首相から防衛大臣就任の打診が来た時、嵐児は号泣して喜んだという。
ただ……
かつて剛太郎の第1秘書であり、今は嵐児の秘書団顧問を務めている杉田には一つ懸念があった。
それは、もう少し、もう少しだけ嵐児に地元にいる時間を増やして欲しいというものだったのだ。
(全国の自衛隊施設を視察し、大臣として粉骨砕身努力するのもいいが、選挙は水物だ。
先生にも今少し地元を歩き回って貰いたいものだ……)
そうした中、杉田は若い秘書たちが格闘技のDVDを見て騒いでいるのを目にしたのである。

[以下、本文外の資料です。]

This is an optimization exercise on Yosys and OpenROAD, whose aim is small area and a short achievable clock period, not a production implementation.
The RTL was checked by simulation tests, not by an equivalence proof against the original design.
Power and IR drop assume default switching activity.

==> design.v <==
module wavegen (
    input  wire        clk,
    input  wire        rst,             
    input  wire [7:0]  cmd,
    input  wire        cmd_valid,
    output wire        cmd_ready,
    output reg         pin,
    output wire        running,
    output wire [31:0] freq_out,
    output wire [31:0] inc_out,
    output wire [7:0]  duty_high_out,
    output wire [7:0]  duty_low_out
);
    localparam [20:0] F_MAX = 21'd1_250_000;   
    localparam [34:0] NUM   = 35'd1_562_500;   
    reg [20:0] freq8;        
    reg        inc_sel;
    reg [3:0]  duty_j;       
    reg        run;
    reg        ready;
    reg [20:0] rem_r;        
    reg [13:0] quo;          
    reg [3:0]  dcnt;         
    reg [13:0] clkdiv_m1;    
    reg [13:0] tick_cnt;
    reg [3:0]  pattern_j;
    reg [3:0]  fq0, fq1, fq2, fq3;   
    reg [2:0]  fifo_cnt;
    reg [3:0]  cur_j;
    reg [3:0]  osr_rem;
    wire [11:0] lo_is, lo_il, lo_ds, lo_dl;
    wavegen_addk #(.W(11), .K(11'd125),  .SUB(0)) u_is (.a(freq8[10:0]), .s(lo_is));
    wavegen_addk #(.W(11), .K(11'd1250), .SUB(0)) u_il (.a(freq8[10:0]), .s(lo_il));
    wavegen_addk #(.W(11), .K(11'd125),  .SUB(1)) u_ds (.a(freq8[10:0]), .s(lo_ds));
    wavegen_addk #(.W(11), .K(11'd1250), .SUB(1)) u_dl (.a(freq8[10:0]), .s(lo_dl));
    wire [9:0]  hi_p, hi_m;
    assign hi_p[0] = 1'b1;
    assign hi_m[0] = 1'b1;
    genvar gi;
    generate
        for (gi = 1; gi < 10; gi = gi + 1) begin : g_hi
            assign hi_p[gi] = hi_p[gi-1] &  freq8[10+gi];
            assign hi_m[gi] = hi_m[gi-1] & !freq8[10+gi];
        end
    endgenerate
    wire [3:0] sat = {freq8[20:8] < 13'd5,
                      freq8[20:7] == 14'd0,
                      freq8[20:9] >= 12'd2439,
                      &(freq8 | ~F_MAX)};
    wire [21:0] rem2 = {rem_r, quo[13]};
    wire [21:0] flip;            
    wire        qbit;            
    wavegen_sub22 u_div (.a(rem2), .b({1'b0, freq8}), .x(flip), .nb(qbit));
    wire        dload = !ready && dcnt == 4'd14;
    wire        dstep = !ready && dcnt[3:1] != 3'b111;    
    always @(posedge clk) begin
        if (dload) begin
            rem_r <= NUM[34:14];
            quo   <= NUM[13:0];
        end else begin
            rem_r <= rem2[20:0] ^ ({21{qbit}} & flip[20:0]);
            if (dstep)
                quo <= {quo[12:0], qbit};
        end
    end
    wire [3:0] j_step = (duty_j == 4'd9) ? 4'd1 : duty_j + 4'd1;
    wire [5:0] dh = (duty_j == 4'd1) ? 6'd5  : (duty_j == 4'd2) ? 6'd10 :
                    (duty_j == 4'd3) ? 6'd15 : (duty_j == 4'd4) ? 6'd20 :
                    (duty_j == 4'd5) ? 6'd25 : (duty_j == 4'd6) ? 6'd30 :
                    (duty_j == 4'd7) ? 6'd35 : (duty_j == 4'd8) ? 6'd40 : 6'd45;
    wire [5:0] dl = 6'd50 - dh;
    wire tz   = tk_b;               
    wire [13:0] tick_dec;
    wire        tk_b;
    wavegen_addk #(.W(14), .K(14'd1), .SUB(1)) u_tk (.a(tick_cnt), .s({tk_b, tick_dec}));
    wire rz   = (osr_rem == 4'd0);
    wire pull = tz & rz;
    wire push = !fifo_cnt[2];
    reg [3:0] head;
    always @(*) begin
        case (fifo_cnt[1:0])
            2'd3:    head = fq1;
            2'd2:    head = fq2;
            2'd1:    head = fq3;
            default: head = fq0;
        endcase
    end
    wire pin_tick = rz ? 1'b0 : (osr_rem <= cur_j);
    always @(posedge clk) begin
        if (!run) begin
            tick_cnt <= clkdiv_m1;
            osr_rem  <= 4'd0;
            fifo_cnt <= 3'd0;
        end else begin
            tick_cnt <= tz ? clkdiv_m1 : tick_dec;
            if (tz)
                osr_rem <= rz ? 4'd9 : osr_rem - 4'd1;
            if (push && !pull)
                fifo_cnt <= fifo_cnt + 3'd1;
            else if (pull && !push)
                fifo_cnt <= fifo_cnt - 3'd1;
        end
        if (pull)
            cur_j <= head;
        if (push) begin
            fq3 <= pattern_j;
            fq2 <= fq3;
            fq1 <= fq2;
            fq0 <= fq1;
        end
    end
    wire [20:0] freq8_d;
    wire        inc_sel_d, run_d, ready_d, pin_d, div_load;
    wire [3:0]  duty_j_d;
    wire [3:0]  dcnt_d;
    wavegen_late u_late (
        .rst(rst), .cmd(cmd), .cmd_valid(cmd_valid),
        .ready(ready), .run(run), .pin(pin), .inc_sel(inc_sel),
        .freq8(freq8), .lo_is(lo_is), .lo_il(lo_il), .lo_ds(lo_ds), .lo_dl(lo_dl),
        .hi_p(hi_p), .hi_m(hi_m), .sat(sat),
        .duty_j(duty_j), .j_step(j_step),
        .dcnt(dcnt), .tz(tz), .pin_tick(pin_tick),
        .freq8_d(freq8_d), .inc_sel_d(inc_sel_d), .duty_j_d(duty_j_d),
        .run_d(run_d), .ready_d(ready_d), .dcnt_d(dcnt_d), .pin_d(pin_d),
        .div_load(div_load)
    );
    always @(posedge clk) begin
        freq8   <= freq8_d;
        inc_sel <= inc_sel_d;
        duty_j  <= duty_j_d;
        run     <= run_d;
        ready   <= ready_d;
        dcnt    <= dcnt_d;
        pin     <= pin_d;
        if (div_load) begin
            clkdiv_m1 <= quo;
            pattern_j <= duty_j;
        end
    end
    assign cmd_ready     = ready;
    assign running       = run;
    assign freq_out      = {8'd0, freq8, 3'd0};
    assign inc_out       = inc_sel ? 32'd10_000 : 32'd1_000;
    assign duty_high_out = {1'b0, dh, 1'b0};
    assign duty_low_out  = {1'b0, dl, 1'b0};
endmodule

もちろん嵐児の影響で、若手秘書たちも全員がミリオタか格闘オタだった。
というか、そういうメンバーしか採用していなかったのだが……
「杉田顧問、このDVD凄いんですよ」
「中学3年生が、格闘技ジムの師範とガチスパーやってこれを倒しちゃうんです」
「それもこのジム、青嵐市内にあるようなんですわ」
杉田はそのDVDを嵐児に見せてみた。
そして……
格闘技に関しては異様に目の肥えている嵐児には、大地の実力は本物だとすぐにわかったのである。
(しかもこの若者、本当の本気を出していない……
もし本当に本気で戦ったら、間違いなく世界チャンプだろう……)
しかも若手秘書たちによれば、大地は米軍のCQC指導教官たちと毎日戦闘訓練を重ねていて、その場には見学用のスタンドまであるらしい。

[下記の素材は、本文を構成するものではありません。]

Context: an optimization exercise on an open-source flow, tuned for small area, a short achievable clock period and few clock cycles per item. The choices shown serve that exercise and are no tape-out recipe.
At most, simulation tests tie the RTL to the original design; equivalence was not proved.
No activity file was given, so power comes from the tool's default toggle rates.

Setup of run 1:
## m3p_rle
module m3p_rle (
    input  wire        clk,
    input  wire        rst,         
    input  wire        start,       
    input  wire [1:0]  op,          
    input  wire [15:0] width,       
    input  wire [15:0] src_len,     
    output reg  [1:0]  status,      
    output reg  [1:0]  errcode,     
    output reg  [15:0] dst_len,
    output reg         src_re,
    output reg  [15:0] src_addr,
    input  wire [7:0]  src_rdata,
    output reg         dst_we,
    output reg  [15:0] dst_waddr,
    output reg  [7:0]  dst_wdata,
    output reg         dst_re,
    output reg  [15:0] dst_raddr,
    input  wire [7:0]  dst_rdata
);
For scale: about 1,500 cells after synthesis, about 200 flip-flops, roughly 130 I/O pins, roughly 13,000 sq um of cells after synthesis.
==> flow/config.mk <==
export PLATFORM = sky130hd
export DESIGN_NAME = m3p_rle
export DESIGN_NICKNAME = m3p_rle
export VERILOG_FILES = /design/flow/design.v
export SDC_FILE = /design/flow/constraint.sdc
export NUM_CORES = 4
export LEC_CHECK = 0
export CAP_MARGIN = 20
export CORE_MARGIN = 2
export CORE_UTILIZATION = 65
export SLEW_MARGIN = 20
==> flow/constraint.sdc <==
create_clock -name core_clock -period 12.0 [get_ports {clk}]
set_input_delay 2.4000 -clock core_clock [delete_from_list [all_inputs] [get_ports {clk}]]
set_output_delay 2.4000 -clock core_clock [all_outputs]
set_load 0.01 [all_outputs]
standard.sh (not shown) runs the stock make flow with config.mk's settings and CLKGATE_MAP_FILE= SYNTH_SCRIPT=/design/flow/synth_recipe.tcl, a recipe that flattens the netlist after the stock synthesis.
==> flow/flow/run.sh <==
#!/bin/bash
# The standard layout with two changes of method, none of the constraints:
#  - every port still gets its own buffer, but a plain buf_1 (repair may size it)
#    instead of the delay-cell buffer buffer_ports picks by default;
#  - timing repair works until the setup slack is at least SETUP_SLACK_MARGIN,
#    i.e. it aims at a shorter period than the clock's (the SDC is unchanged).
set -euo pipefail
export BUFFER_PORTS_ARGS="-buffer_cell sky130_fd_sc_hd__buf_1"
bash standard.sh SETUP_SLACK_MARGIN=8.3 finish > standard_flow.log 2>&1
Run 1: full flow OK, the timing, design-rule and antenna checks passed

そのときから、嵐児は国会閉会中には必ず地元に帰るようになった。
そうして、秘書の杉田を伴って、毎日のようにスタンドの最前列で大地の訓練を見学するようになったのである。
その場にいた佐伯も須藤も静田も、もちろん嵐児の顔は知っていた。
嵐児にしても、市の有力者たちのことを知っていた。
そうして、これも毎日のようにスタンド最前列に陣取って大地を見守る4人とは、すぐに会話もするようになっていったのである。
時には訓練終了後、大地の話を肴に5人で酒を酌み交わすこともあった。
嵐児は大地が7歳の時に両親を失い、その後育ててくれた祖父も去年失って、天涯孤独の身であることを知って涙した。

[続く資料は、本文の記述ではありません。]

Context: an optimization exercise on an open-source flow, tuned for small area and a short achievable clock period. The choices shown serve that exercise and are no tape-out recipe.
Where RTL was checked, it was by simulation tests only, not by an equivalence proof against the original.
Power is estimated from default activity; no workload was simulated.

==> inputs of run H <==
## pocsag_rx
module pocsag_rx (
    input  wire        clk,
    input  wire        rst,
    input  wire        in_valid,
    input  wire [15:0] in_sample,
    output wire        pre_found,
    output wire        sync_found,
    output wire        out_valid,
    output wire [3:0]  out_index,
    output wire [31:0] out_word,
    output wire        out_fail,
    output wire        out_addr
);
==> flow/config.mk <==
export PLATFORM = sky130hd
export DESIGN_NAME = pocsag_rx
export DESIGN_NICKNAME = pocsag_rx
export VERILOG_FILES = /design/flow/design.v
export SDC_FILE = /design/flow/constraint.sdc
export NUM_CORES = 4
export LEC_CHECK = 0
export CAP_MARGIN = 20
export CORE_MARGIN = 2
export CORE_UTILIZATION = 40
export CTS_BUF_LIST = sky130_fd_sc_hd__clkbuf_8
export SLEW_MARGIN = 20
export SYNTH_HIERARCHICAL = 1
==> flow/constraint.sdc <==
create_clock -name core_clock -period 12.0 [get_ports {clk}]
set_input_delay 2.4000 -clock core_clock [delete_from_list [all_inputs] [get_ports {clk}]]
set_output_delay 2.4000 -clock core_clock [all_outputs]
set_load 0.01 [all_outputs]
standard.sh (not shown) runs the stock make flow with config.mk's settings and CLKGATE_MAP_FILE= SYNTH_SCRIPT=/design/flow/synth_recipe.tcl, a recipe that flattens the netlist after the stock synthesis.
==> flow/flow/run.sh <==
#!/bin/bash
# The standard layout (standard synthesis and the ORFS steps unchanged),
# with two differences:
# - the port buffers that buffer_ports inserts are sky130_fd_sc_hd__buf_4
#   instead of the cell it picks by default (clkdlybuf4s50_1, a delay
#   cell); every input and output port still gets its own buffer;
# - repair_timing works on every path with less than 8 ns of setup slack
#   (SETUP_SLACK_MARGIN), so it sizes up the gates on the critical paths.
#   The clock period and the constraints are the standard flow's own.
# make's output goes to standard.log; ORFS keeps each step's log under
# orfs/logs.
set -euo pipefail
export BUFFER_PORTS_ARGS="-buffer_cell sky130_fd_sc_hd__buf_4"
export SETUP_SLACK_MARGIN=8
bash standard.sh > standard.log 2>&1
==> inputs of run M, as changes to run H <==
--- a/flow/design.v
+++ b/flow/design.v
@@ -3,23 +3,24 @@
     input  wire        vg,         
     input  wire        l,
     input  wire [22:0] magp,
     input  wire [24:0] c,
     input  wire [15:0] s,
     input  wire [15:0] q,
     input  wire        ci,
-    input  wire [15:0] a,
+    input  wire        sg,
     input  wire        c7,         
     output wire [22:0] magp_n,
     output wire [24:0] c_n,
     output wire [24:0] rs,
     output wire [24:0] rk
 );
     wire [15:0] mv = magp[22:7] & {16{vg}};
-    wire [8:0]  ah = a[15:7];
+    wire [15:0] x  = ~q & {16{vg}};
+    wire [8:0]  ah = x[15:7];
     wire [24:0] sa, ka;
     csa_row #(.W(25)) u_ra (
         .x (~c),
         .y ({{3{s[15]}}, s, 6'd0}),
         .z ({{9{q[15]}}, q}),
         .s (sa),
         .k (ka)
@@ -47,28 +48,54 @@
             cl_x2  u_s (.a(sa[i]), .b(kx[i]), .y(rs[i]));
             cl_and u_k (.a(sa[i]), .b(kx[i]), .y(hk[i]));
         end
     endgenerate
     assign rk = {hk[23:16], kq, c7};
     wire [24:0] rsum;
     pfx_add #(.W(25)) u_c (.x(rs), .y(rk), .ci(1'b0), .s(rsum));
-    slc_magp u_m (.magp(magp), .a(a), .mv(mv), .c7(c7), .magp_n(magp_n));
+    slc_magp u_m (.magp(magp), .x(x), .sg(sg), .mv(mv), .c7(c7), .magp_n(magp_n));
     assign c_n = (v & l) ? {2'b00, magp_n} : ~rsum;
 endmodule
 module slc_magp (
     input  wire [22:0] magp,
-    input  wire [15:0] a,
+    input  wire [15:0] x,
+    input  wire        sg,
     input  wire [15:0] mv,
     input  wire        c7,
     output wire [22:0] magp_n
 );
     wire [22:0] s1, k1, s2, k2;
-    csa_row #(.W(23)) u_r1 (.x(magp), .y({7'd0, a}), .z(~{14'd0, a[15:7]}), .s(s1), .k(k1));
-    csa_row #(.W(23)) u_r2 (.x(s1), .y({k1[21:0], ~c7}), .z(~{7'd0, mv}), .s(s2), .k(k2));
-    pfx_add #(.W(23)) u_a (.x(s2), .y({k2[21:0], 1'b0}), .ci(1'b1), .s(magp_n));
+    wire [22:0] k1x = {k1[21:0], ~c7};
+    genvar i;
+    generate
+        for (i = 0; i < 23; i = i + 1) begin : g_r
+            if (i < 9) begin : g_1f
+                wire h;
+                cl_x2   u_h (.a(magp[i]), .b(x[i]), .y(h));
+                cl_xn2  u_s (.a(h), .b(x[i+7]), .y(s1[i]));
+                cl_majn u_k (.a(magp[i]), .b(x[i]), .cn(x[i+7]), .y(k1[i]));
+            end else if (i < 16) begin : g_1o
+                cl_xn2 u_s (.a(magp[i]), .b(x[i]), .y(s1[i]));
+                cl_or  u_k (.a(magp[i]), .b(x[i]), .y(k1[i]));
+            end else begin : g_1c
+                cl_inv u_s (.a(magp[i]), .y(s1[i]));
+                assign k1[i] = magp[i];
+            end
+            if (i < 16) begin : g_2f
+                wire h;
+                cl_x2   u_h (.a(s1[i]), .b(k1x[i]), .y(h));
+                cl_xn2  u_s (.a(h), .b(mv[i]), .y(s2[i]));
+                cl_majn u_k (.a(s1[i]), .b(k1x[i]), .cn(mv[i]), .y(k2[i]));
+            end else begin : g_2o
+                cl_xn2 u_s (.a(s1[i]), .b(k1x[i]), .y(s2[i]));
+                cl_or  u_k (.a(s1[i]), .b(k1x[i]), .y(k2[i]));
+            end
+        end
+    endgenerate
+    pfx_add #(.W(23)) u_a (.x(s2), .y({k2[21:0], sg}), .ci(1'b1), .s(magp_n));
 endmodule
 module slc_dec (
     input  wire [15:0] s,
     input  wire [24:0] rs,
     input  wire [24:0] rk,
     input  wire        dv,
     input  wire        in_pre,
@@ -91,40 +118,44 @@
         for (i = 0; i < 25; i = i + 1) begin : g_c
             if (i < 6) begin : g_z
                 c42zt u_c (.a(rs[i]), .c(rk[i]), .e(s[i]), .sg(sg), .co(ch[i+1]), .t(t[i]));
             end else if (i < 16) begin : g_m
                 c42ts u_c (.a(rs[i]), .b(rk[i]), .c(s[i-6]), .e(s[i]), .sg(sg),
                            .co(ch[i+1]), .t(t[i]));
             end else begin : g_f
-                c42t u_c (.a(rs[i]), .b(rk[i]), .c(xs[i]), .d(qs[i]), .co(ch[i+1]), .t(t[i]));
+                c42t1 u_c (.a(rs[i]), .b(rk[i]), .c(xs[i]), .co(ch[i+1]), .t(t[i]));
             end
         end
     endgenerate
     wire [23:0] g, p;
     generate
         for (i = 0; i < 24; i = i + 1) begin : g_pg
             if (i == 0) begin : g_0
                 pg0 u_p (.t(t[0]), .c(ch[0]), .k(~sg), .g(g[0]), .p(p[0]));
-            end else begin : g_i
+            end else if (i < 17) begin : g_i
                 pgk u_p (.t(t[i]), .c(ch[i]), .tp(t[i-1]), .cp(ch[i-1]), .dp(qs[i-1]),
                          .g(g[i]), .p(p[i]));
+            end else begin : g_i1
+                pgk1 u_p (.t(t[i]), .c(ch[i]), .tp(t[i-1]), .cp(ch[i-1]), .g(g[i]), .p(p[i]));
             end
         end
     endgenerate
-    wire c24n;
-    pfx_gtree_gp #(.W(24)) u_t (.g(g), .p(p), .co(c24n));
+    wire glo, ghin, phin, c24;
+    pfx_gtree_gp #(.W(16)) u_tl (.g(g[15:0]), .p(p[15:0]), .co(glo), .po());
+    pfx_gtree_gp #(.W(8))  u_th (.g(g[23:16]), .p(p[23:16]), .co(ghin), .po(phin));
+    cl_node #(.PI(1), .PJ(0)) u_tj (.gi(ghin), .pi(phin), .gj(glo), .pj(1'b0), .go(c24), .po());
     wire tt;                   
-    top24 u_top (.t(t[24]), .c(ch[24]), .tp(t[23]), .cp(ch[23]), .dp(qs[23]), .y(tt));
+    top24 u_top (.t(t[24]), .c(ch[24]), .tp(t[23]), .cp(ch[23]), .y(tt));
     wire pa = dv & in_pre  & (tt ? m1 : m0);
     wire pb = dv & in_pre  & (tt ? m0 : m1);
     wire sa = dv & in_sync & sm & ~tt;
     wire sb = dv & in_sync & sm &  tt;
-    cl_muxi u_b  (.s(c24n), .a(tt), .b(~tt), .y(b_n));
-    cl_muxi u_pf (.s(c24n), .a(pa), .b(pb), .y(pre_dn));
-    cl_muxi u_sf (.s(c24n), .a(sa), .b(sb), .y(sync_dn));
+    cl_muxi u_b  (.s(c24), .a(~tt), .b(tt), .y(b_n));
+    cl_muxi u_pf (.s(c24), .a(pb), .b(pa), .y(pre_dn));
+    cl_muxi u_sf (.s(c24), .a(sb), .b(sa), .y(sync_dn));
 endmodule
 module c42t (
     input  wire a, input wire b, input wire c, input wire d,
     output wire co, output wire t
 );
     wire ab, cd;
     cl_x2  u_ab (.a(a), .b(b), .y(ab));
@@ -167,25 +198,44 @@
     output wire g, output wire p
 );
     wire sm = t ^ c;
     assign g = sm & k;
     assign p = sm | k;
 endmodule
 module top24 (
-    input  wire t, input wire c, input wire tp, input wire cp, input wire dp,
+    input  wire t, input wire c, input wire tp, input wire cp,
     output wire y
 );
-    assign y = t ^ c ^ (tp ? cp : dp);
+    assign y = t ^ c ^ (~tp | cp);
+endmodule
+module pgk1 (
+    input  wire t, input wire c, input wire tp, input wire cp,
+    output wire g, output wire p
+);
+    wire sm = t ^ c;
+    wire kp = ~tp | cp;
+    assign g = sm & kp;
+    assign p = sm | kp;
+endmodule
+module c42t1 (
+    input  wire a, input wire b, input wire c,
+    output wire co, output wire t
+);
+    wire ab;
+    cl_x2  u_ab (.a(a), .b(b), .y(ab));
+    cl_xn2 u_t  (.a(ab), .b(c), .y(t));
+    cl_maj u_co (.a(a), .b(b), .c(c), .y(co));
 endmodule
 module pfx_gtree_gp #(
     parameter W = 8
 ) (
     input  wire [W-1:0] g,
     input  wire [W-1:0] p,
-    output wire         co
+    output wire         co,
+    output wire         po
 );
     localparam L = $clog2(W);
     localparam N = 1 << L;
     wire [N*(L+1)-1:0] G, P;
     genvar i, k;
     generate
         for (i = 0; i < N; i = i + 1) begin : g_pg
@@ -206,14 +256,15 @@
                     cl_gpo u_c (.gn(G[k*N+2*i+1]), .pn(P[k*N+2*i+1]), .gln(G[k*N+2*i]), .pln(P[k*N+2*i]),
                                 .g(G[(k+1)*N+i]), .p(P[(k+1)*N+i]));
                 end
             end
         end
     endgenerate
     assign co = G[L*N];
+    assign po = P[L*N];
 endmodule
 module c42s (
     input  wire a, input wire b, input wire c, input wire e, input wire sg,
     input  wire d, input wire ci,
     output wire co, output wire s, output wire k
 );
     wire ab, abs_, ce, t;
@@ -349,14 +400,15 @@
                     cl_gpo u_c (.gn(G[k*N+2*i+1]), .pn(P[k*N+2*i+1]), .gln(G[k*N+2*i]), .pln(P[k*N+2*i]),
                                 .g(G[(k+1)*N+i]), .p(P[(k+1)*N+i]));
                 end
             end
         end
     endgenerate
     assign co = G[L*N];
+    assign po = P[L*N];
 endmodule
 module csa_row #(
     parameter W = 8
 ) (
     input  wire [W-1:0] x,
     input  wire [W-1:0] y,
     input  wire [W-1:0] z,
@@ -403,14 +455,20 @@
     wire p_t  = pi_t & pj_t;
     assign go = PI ? g_t : ~g_t;
     assign po = PI ? p_t : ~p_t;
 endmodule
 module cl_and (input wire a, input wire b, output wire y);
     assign y = a & b;
 endmodule
+module cl_or (input wire a, input wire b, output wire y);
+    assign y = a | b;
+endmodule
+module cl_majn (input wire a, input wire b, input wire cn, output wire y);
+    assign y = (a & b) | (a & ~cn) | (b & ~cn);
+endmodule
 module cl_maj (input wire a, input wire b, input wire c, output wire y);
     assign y = (a & b) | (a & c) | (b & c);
 endmodule
 module cl_pg (input wire a, input wire b, output wire g, output wire p);
     assign g = a & b;
     assign p = a | b;
 endmodule
@@ -420,21 +478,14 @@
     assign pn = ~(p & pl);
 endmodule
 module cl_gpo (input wire gn, input wire pn, input wire gln, input wire pln,
                output wire g, output wire p);
     assign g = ~(gn & (pn | gln));
     assign p = ~(pn | pln);
 endmodule
-module slc_abs (
-    input  wire [15:0] s,
-    output wire [15:0] a
-);
-    wire        sg = s[15];
-    assign a = (s ^ {16{sg}}) + {15'd0, sg};
-endmodule
 module pocsag_bch (
     input  wire [31:0] cw_in,
     output reg  [31:0] cw_out,
     output reg         fail
 );
     localparam [32*11-1:0] SYN_TAB = {
         11'h769, 11'h3B5, 11'h1DB, 11'h785, 11'h3C3, 11'h689, 11'h345, 11'h1A3,
@@ -481,49 +532,45 @@
     reg         v_r;           
     reg         vg_r;          
     reg         l_r;           
     reg  [15:0] s_r;           
     reg  [15:0] q_r;           
     reg         ci_r;          
     reg         c7_r;          
-    reg  [15:0] a_r;           
+    reg         sg_r;          
     reg  [22:0] magp;
     reg  [24:0] c_r;
-    wire [15:0] a_in;
+    wire [15:0] x_in = in_sample ^ {16{sg}};    
     wire [22:0] magp_n;
     wire [24:0] c_n;
     wire [24:0] rs_n, rk_n;
-    slc_abs u_abs (
-        .s (in_sample),
-        .a (a_in)
-    );
     slc_upd u_upd (
         .v      (v_r),
         .vg     (vg_r),
         .l      (l_r),
         .magp   (magp),
         .c      (c_r),
         .s      (s_r),
         .q      (q_r),
         .ci     (ci_r),
-        .a      (a_r),
+        .sg     (sg_r),
         .c7     (c7_r),
         .magp_n (magp_n),
         .c_n    (c_n),
         .rs     (rs_n),
         .rk     (rk_n)
     );
     always @(posedge clk) begin
         l_r  <= (icnt == 2'd3);
         vg_r <= acc;
         s_r  <= acc ? in_sample : 16'd0;
         q_r  <= acc ? (in_sample ^ {16{~sg}}) : 16'd0;
         ci_r <= acc & ~sg;
-        c7_r <= acc & ({1'b0, magp_n[6:0]} + {1'b0, a_in[6:0]} > 8'd127);
-        a_r  <= acc ? a_in : 16'd0;
+        c7_r <= acc & ({1'b0, magp_n[6:0]} + {1'b0, x_in[6:0]} + {7'd0, sg} > 8'd127);
+        sg_r <= acc & sg;
         if (rst) begin
             icnt <= 2'd0;
             v_r  <= 1'b0;
             magp <= 23'd0;
             c_r  <= 25'd0;
         end else begin
             if (in_valid)
- PLACE_DENSITY: default -> 0.75
==> run notes <==
quantity	run M	run H
Run status	timing/DRC/antenna clean	timing/DRC/antenna clean
Post-route clock period utilization	0.3191	0.3290
Portion of the layout cell area used by clock cells	0.05227	0.05459
Pre-CTS WS	7149 ps	6422 ps
IR Drop Worst-Case VDD	0.0001957 V	0.0001552 V
Site Rows	105	108
Switching Power	3132 uW	3383 uW
Switching power as a share of total power	0.3683	0.3756
Post-detailed-routing wire length	61.10 mm	74.21 mm
Multi-input logic portion of the cell area	0.3452	0.3669
Combinational power share	0.459	0.463
Clk power	1810 uW	1980 uW
Syn_area_per_cell	13.35 um^2	13.03 um^2
Power, Total	8504 uW	9005 uW
Final hold slack	380.0 ps	389.9 ps
Final core utilization	0.4554	0.4624
Total number of cells along the worst setup path	1	12
Critical register-to-register path startpoint	vg_r$_DFF_P_	fq[500]$_DFFE_PP_
Global router's overall resource usage	0.1419	0.1646
Count of inserted tapcells	1,070	1,155
Cell-internal power	5372 uW	5623 uW
Grt met1 use	0.1892	0.2261
Area of the mapped netlist	33,170 um^2	34,720 um^2
Initial antenna violation count	4	1
Non-CTS inverters	113	107
Startpoint types	flip-flop	input port
Clock buffer count	110	120
Only the layout flow was run in run H; the RTL was not checked for function there.

re-timing with driven ports:
Ports are ideal in the flow. The routed layouts listed here were re-timed in OpenROAD.
Step 1 (the two cells are an assumption about what drives the block):
set clk [get_ports {clk}]
set_driving_cell -lib_cell sky130_fd_sc_hd__clkbuf_16 $clk
set_driving_cell -lib_cell sky130_fd_sc_hd__buf_2 [delete_from_list [all_inputs] $clk]
Step 2 also shifts input and output timing later by t, the mid clock arrival at the registers, as if the neighbouring blocks saw the same clock.
Slacks: ideal ports / drivers / drivers and shift; pairs: ideal ports / drivers.
| run | shift t [ns] | setup WS [ns] | slew at the worst register clock pin (ns) |
|---|---|---|---|
| run H | 0.789 | 8.052 / 7.942 / 7.153 | 0.07 / 0.07 |
| run M | 0.751 | 8.170 / 8.114 / 7.433 | 0.07 / 0.07 |
After both steps setup and hold are still met in every run listed. The setup slack of run H, which loses most, moves by -0.110 ns with the drivers and by -0.899 ns with both steps.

そうして、大地の祖父を恩人と崇める3人が大地の後見人になっていることも聞いて感動したのである。
(この世に於ける恩義の価値というものも、まだまだ捨てたものではないな……)
しかもその少年は、逆境に歪むことなく県立青嵐高校に首席で入学し、加えてまだ1年生だというのに高校の空手部員や柔道部員たちに師範代として慕われていたのだ。
とうとう嵐児はその場で感動のあまり大泣きしてしまったほどである。
また、米軍兵士たちとのCQC訓練では10人を相手取ってこれを粉砕し、しかも訓練終了後には親し気に流暢な英語で会話をしている。
女児3人の父親である嵐児は、本気で大地を長女の婿に欲しいと思った。